Текущая страница: 19 (всего у книги 23 страниц)
Наличие в некоторых странах Латинской Америки негритянских организаций кабильдо (Кабильдо – муниципалитет, совет, самоуправление) и конфрадий-братств (в Бразилии – эрмандади), в которых участвовали как свободные негры, так и рабы, на первый взгляд, может служить подтверждением тезиса о лучшей доле рабов в испано-португальских странах, ибо таких организаций или их аналогов в США и английских колониях не было.
Что же представляли собой эти организации? Кабильдо имелись в основном на Кубе и в Бразилии, они получили распространение в XIX в. – тогда, когда происходил, с одной стороны, «расцвет» рабовладельческого общества, с другой – мощный рост аболиционистского движения. Кабильдо представляло собой самоуправленческую организацию взаимопомощи, существовавшую только в крупных городах и объединявшую негров – свободных и рабов (в основном ремесленников, работавших на оброк, и слуг) по племенному признаку. Члены кабильдо избирали свое руководство – «короля», «королеву», «майорала» (надсмотрщика), тамбурмажора, кассира. Внешне деятельность кабильдо проявлялась главным образом в участии ее членов в католических праздниках, в религиозных и карнавальных шествиях, где они выступали, как принято было тогда говорить, «согласно обычаям их нации» – со своими плясками и песнями. Почему власти, рабовладельцы и церковь разрешили деятельность кабильдо? Эта организация действовала на негритянскую массу «успокаивающе», сдерживающе, она позволяла контролировать настроение негров, страх перед которыми никогда не покидал власть имущих. Контроль осуществлялся через руководителей кабильдо, подбиравшихся из числа «надежных» африканцев. Церковь в свою очередь считала, что она через кабильдо укрепляет свое влияние в негритянской среде.
Конфрадии, или религиозные братства, возникали при приходах, и их назначение было более узким: участие в религиозных обрядах, главным образом в погребении своих членов. Конфрадии находились под большим церковным контролем. Братства, как отмечает американский исследователь Карл Н. Деглер, пользовались ограниченным влиянием, они действовали главным образом в городах и на плантационных рабов не распространялись (Degier de Neither black nor white. Slavery and Race Relations in Brasil and United States. New York, 1971. p. 36). Существование конфрадии и кабильдо позволяло еще туже затянуть петлю контроля над деятельностью городского негритянского населения. И кабильдо, и конфрадии были порождением рабовладельческого строя, с отменой рабства они распались и исчезли, не оставив следа.
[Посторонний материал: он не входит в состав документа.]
Source: an optimization exercise on an open RTL-to-GDS flow (aim: small area and a short achievable clock period). Production flows keep margins and buffers that such runs may drop. At most, simulation tests tie the RTL to the original design; equivalence was not proved. No activity file was given, so power comes from the tool's default toggle rates.

== job 101 ==
==> flow/design.v <==
module lru_predec #(
  parameter W = 5
)(
  input  logic [W-1:0] sel_idx,
  output logic [3:0]   lo,       
  output logic [7:0]   hi        
);
  for (genvar i = 0; i < 4; i++) begin : g_lo
    assign lo[i] = (sel_idx[1:0] == i);
  end
  for (genvar i = 0; i < 8; i++) begin : g_hi
    assign hi[i] = (sel_idx[4:2] == i);
  end
endmodule
module lru_selgate #(
  parameter N = 32
)(
  input  logic [3:0]   lo,
  input  logic [7:0]   hi,
  output logic [N-1:0] sel_n
);
  for (genvar i = 0; i < N; i++) begin : g_sel
    assign sel_n[i] = ~(lo[i%4] & hi[i/4]);
  end
endmodule
module lru_stn (
  input  logic       ls_valid_i,
  input  logic [1:0] ls_op_i,
  output logic       st_n
);
  assign st_n = ~(ls_valid_i & ls_op_i[1] & ~ls_op_i[0]);
endmodule
module lru_outgate #(
  parameter N = 32
)(
  input  logic         st_n,
  input  logic [N-1:0] sel_n,
  output logic [N-1:0] lru_way_o
);
  assign lru_way_o = ~(sel_n | {N{st_n}});
endmodule
module lru_free #(
  parameter N = 32,
  parameter W = 5
)(
  input  logic [N-1:0] valid,
  output logic         full,
  output logic [W-1:0] ff_idx
);
  logic [N:0]   all_below;    
  logic [N-1:0] first_free;
  always_comb begin
    for (int i = 0; i <= N; i++) begin
      all_below[i] = 1'b1;
      for (int j = 0; j < i; j++)
        all_below[i] = all_below[i] & valid[j];
    end
  end
  assign full = all_below[N];
  for (genvar i = 0; i < N; i++) begin : g_ff
    assign first_free[i] = ~valid[i] & all_below[i];
  end
  always_comb begin
    ff_idx = '0;
    for (int i = 0; i < N; i++)
      ff_idx = ff_idx | (i[W-1:0] & {W{first_free[i]}});
  end
endmodule
module lru_move #(
  parameter N = 32,
  parameter W = 5
)(
  input  logic [N*W-1:0] slots,
  input  logic [W-1:0]   use_idx,
  input  logic           act,
  output logic [N-1:0]   move
);
  logic [N-1:0] hit;
  for (genvar k = 0; k < N; k++) begin : g_hit
    assign hit[k] = (slots[k*W +: W] == use_idx);
  end
  always_comb begin
    for (int k = 0; k < N; k++) begin
      move[k] = act;
      for (int j = 0; j < k; j++)
        move[k] = move[k] & ~hit[j];
    end
  end
endmodule
module lru #(
  parameter NUM_WAYS = 32
)(
  input   logic                         clk,
  input   logic                         reset,
  input   logic                         ls_valid_i,
  input   logic [1:0]                   ls_op_i,
  input   logic [$clog2(NUM_WAYS)-1:0]  ls_way_i,
  output  logic                         lru_valid_o,
  output  logic [NUM_WAYS-1:0]          lru_way_o
);
  localparam W = $clog2(NUM_WAYS);
  logic st, inv, act;
  assign st  = ls_valid_i &  ls_op_i[1] & ~ls_op_i[0];
  assign inv = ls_valid_i &  ls_op_i[1] &  ls_op_i[0];
  assign act = ls_valid_i & (ls_op_i[1] ^ ls_op_i[0]);
  logic [NUM_WAYS-1:0]   valid_q;    
  logic [NUM_WAYS*W-1:0] slot_q;     
  logic [W-1:0]          ff_q;
  logic                  full_q;
  logic [W-1:0] sel_idx;
  assign sel_idx = full_q ? slot_q[(NUM_WAYS-1)*W +: W] : ff_q;
  logic [3:0]          sel_lo;
  logic [7:0]          sel_hi;
  logic [NUM_WAYS-1:0] sel_n;
  logic [3:0]          st_n;       
  lru_predec #(.W(W)) u_predec (.sel_idx(sel_idx), .lo(sel_lo), .hi(sel_hi));
  lru_selgate #(.N(NUM_WAYS)) u_selgate (.lo(sel_lo), .hi(sel_hi), .sel_n(sel_n));
  for (genvar c = 0; c < 4; c++) begin : g_st
    lru_stn u_stn (.ls_valid_i(ls_valid_i), .ls_op_i(ls_op_i), .st_n(st_n[c]));
    lru_outgate #(.N(NUM_WAYS/4)) u_outgate (
      .st_n(st_n[c]), .sel_n(sel_n[c*NUM_WAYS/4 +: NUM_WAYS/4]),
      .lru_way_o(lru_way_o[c*NUM_WAYS/4 +: NUM_WAYS/4])
    );
  end
  assign lru_valid_o = st;
  logic [W-1:0]        use_idx;
  logic [NUM_WAYS-1:0] move;
  assign use_idx = ls_op_i[0] ? ls_way_i : sel_idx;
  lru_move #(.N(NUM_WAYS), .W(W)) u_move (
    .slots(slot_q), .use_idx(use_idx), .act(act), .move(move)
  );
  always_ff @(posedge clk) begin
    if (move[0])
      slot_q[0 +: W] <= use_idx;
    for (int k = 1; k < NUM_WAYS; k++)
      if (move[k])
        slot_q[k*W +: W] <= slot_q[(k-1)*W +: W];
  end
  logic [NUM_WAYS-1:0] valid_d;
  logic                full_d;
  logic [W-1:0]        ff_d;
  for (genvar i = 0; i < NUM_WAYS; i++) begin : g_valid
    assign valid_d[i] = (inv & (ls_way_i == i)) ? 1'b0 : (valid_q[i] | lru_way_o[i]);
  end
  lru_free #(.N(NUM_WAYS), .W(W)) u_free (
    .valid(valid_d), .full(full_d), .ff_idx(ff_d)
  );
  always_ff @(posedge clk or posedge reset) begin
    if (reset) begin
      valid_q <= '0;
      ff_q    <= '0;
      full_q  <= 1'b0;
    end else begin
      valid_q <= valid_d;
      ff_q    <= ff_d;
      full_q  <= full_d;
    end
  end
endmodule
Американский историк Герберт С. Клайн, анализируя положение рабов на Кубе, пишет: «Хотя церковь не могла отменить жестокостей тяжелого плантационного рабства, она сумела изменить жизнь рабов до такой степени, чтобы обеспечить им минимум времени для отдыха и независимости от белых. Церковь также смогла обеспечить самовыражение всем рабам, что позволяло им выйти за строгие пределы зависимости многими путями и таким образом утвердить их человеческую личность и потенциал. Наконец, рабы смогли создать систему обычаев и отношений, утверждавших негра как человеческую личность, что позволило ему полностью слиться с кубинским обществом, когда тяжелый режим рабства был разрушец» (Slavery in the New World, p. 151).
Герберт С. Клайн идеализирует роль католической церкви по отношению к рабству. Приведенные нами факты опровергают его высказывания.
Служители культа и колониальные власти делали все возможное, чтобы противопоставить негров кубинским патриотам. Испанские колонизаторы при поддержке церкви создавали из негров бандитские шайки «псевдопартизан», которым разрешалось грабить и убивать патриотов. Колонизаторы убеждали негров, что движение патриотов возглавляется белыми рабовладельцами – врагами черных.
По этому поводу великий кубинский патриот Хосе Марти писал: «Испания хочет отнять у революции союзника. О, первая, святая, великая революция! [16]16
Имеется в виду Десятилетняя война за независимость Кубы (1868-1878).
[Закрыть]Ты вырвала негра из рук Испании и объявила братом своим. А теперь страх перед тобой вынуждает Испанию дать ему полное равноправие, которое ты завоевала для него, которое может быть только естественным следствием данного тобой ему освобождения. Но тщетны происки Испании… Купить людей, заставить их служить тирании, служить врагам революции, бросив им в качестве подачки права, о которых они не могли и мечтать, если бы не революция, является оскорблением» (Марти X. Указ. соч., с. 271-272). Марти писал далее, что негр-кубинец жаждет истинной свободы, счастья и культуры, свободного труда в справедливой стране, он стремится освободить свою родину от колониального ига. Он желает всего этого не как негр, а как кубинец, ибо позор и произвол нависли над ним, как и над всеми кубинцами. Марти выражал твердую уверенность, что когда наступит день новой вооруженной борьбы с испанцами, то негры примут в ней самое активное участие. Так в действительности и произошло. Победа кубинского народа над испанскими колонизаторами в войне 1895-1898 гг. была сведена на нет вторжением на Кубу американских оккупантов. Куба попала под контроль империалистов США, которые при поддержке церковников, быстро переметнувшихся к новому хозяину, продолжали: насаждать на острове расовую дискриминацию.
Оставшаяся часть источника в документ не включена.